Kleinverlagen fehlen Ressourcen
FiDiPub richtet sich insbesondere an sogenannte Klein- und Kleinstverlage, also an Unternehmen, die sich häufig mit einem oder sehr wenigen Mitarbeitern am Markt behaupten. Diesen Verlagen fehlen oft die Ressourcen, um sich mit den Chancen der Digitalisierung auseinandersetzen zu können.

„Es ist eine gute Idee, das Buch als Produkt digital zu erweitern. Ich brauche aber einfache Lösungen, weil ich nur ein Ein-Mann-Betrieb bin“, sagte stellvertretend Patrick Zschocher vom Leipziger Buch- und Literaturverlag EINBUCH. Als Beispiele für Handlungsfelder nannte er den Bereich Social Media oder die Entwicklung von Online-Marktplätzen, die Kunden zumindest teilweise weg von Internetgiganten wie Amazon locken können.

LSoM gibt inhaltliche Impulse und bildet weiter
Das neunköpfige FiDiPub-Projektteam wird angeführt vom Lehrstuhl Anwendungssysteme in Wirtschaft und Verwaltung der Universität Leipzig. Weitere Projektbeteiligte sind neben der LSoM, das Institut für Angewandte Informatik (InfAI) der Universität Leipzig, das Softwareunternehmen IT Sonix und die Kommunikationsagentur zwonull media. Darüber hinaus beteiligen sich auch die Hochschule für Technik, Wirtschaft und Kultur, der Börsenverein des Deutschen Buchhandels sowie zahlreiche Klein- und Kleinstverlage, hauptsächlich aus der Region Leipzig.

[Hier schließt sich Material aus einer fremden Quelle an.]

<file path="config.mk">
export PLATFORM = sky130hd
export DESIGN_NAME = dmem_port_arbiter
export DESIGN_NICKNAME = d
export VERILOG_FILES = /design/src/rtl/dmem_arb_pkg.sv /design/src/rtl/arb_wait_ctr.sv /design/src/rtl/dmem_port_arbiter.sv
export SDC_FILE = /design/constraint.sdc
export NUM_CORES = 1
export LEC_CHECK = 0
export CAP_MARGIN = 10
export CORE_ASPECT_RATIO = 1.25
export CORE_MARGIN = 2
export CORE_UTILIZATION = 32
export DETAILED_ROUTE_END_ITERATION = 8
export GPL_ROUTABILITY_DRIVEN = 1
export PLACE_DENSITY = 0.86
export SLEW_MARGIN = 10
export SYNTH_ARGS = -nofsm -noshare
export SYNTH_HDL_FRONTEND = slang
export SYNTH_SLANG_ARGS = --single-unit
export TNS_END_PERCENT = 30
</file>
<file path="constraint.sdc">
create_clock -name clk -period 2.52 [get_ports clk]
set_clock_uncertainty 0.15 [all_clocks]
set_input_delay 0.378 -clock clk [delete_from_list [all_inputs] [get_ports clk]]
set_output_delay 0.378 -clock clk [all_outputs]
set_load 0.03 [all_outputs]
</file>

Die LSoM konzentriert sich als Projektpartner auf ihre Kernkompetenzen: „Wir verfügen zusammen mit unseren Dozenten über sehr viel Wissen und Know-how zum digitalen Medienwandel. Dies wollen wir in der ersten Phase des Projekts in die Diskussion einbringen. Wenn die Ziele klar definiert sind, wird es darum gehen, geeignete Weiterbildungen für die Geschäftsführer und Mitarbeiter der Verlage anzubieten“, sagte LSoM-Referent Claudio Marinow, der Mitglied des neu geschaffenen Projektteams ist.

Projekt dauert mindestens bis 2020
Das Forschungsprojekt ist auf vier Jahre angelegt und läuft zunächst bis 2020. Es wird aus den Mitteln des Europäischen Sozialfonds sowie des Freistaates Sachsen gefördert.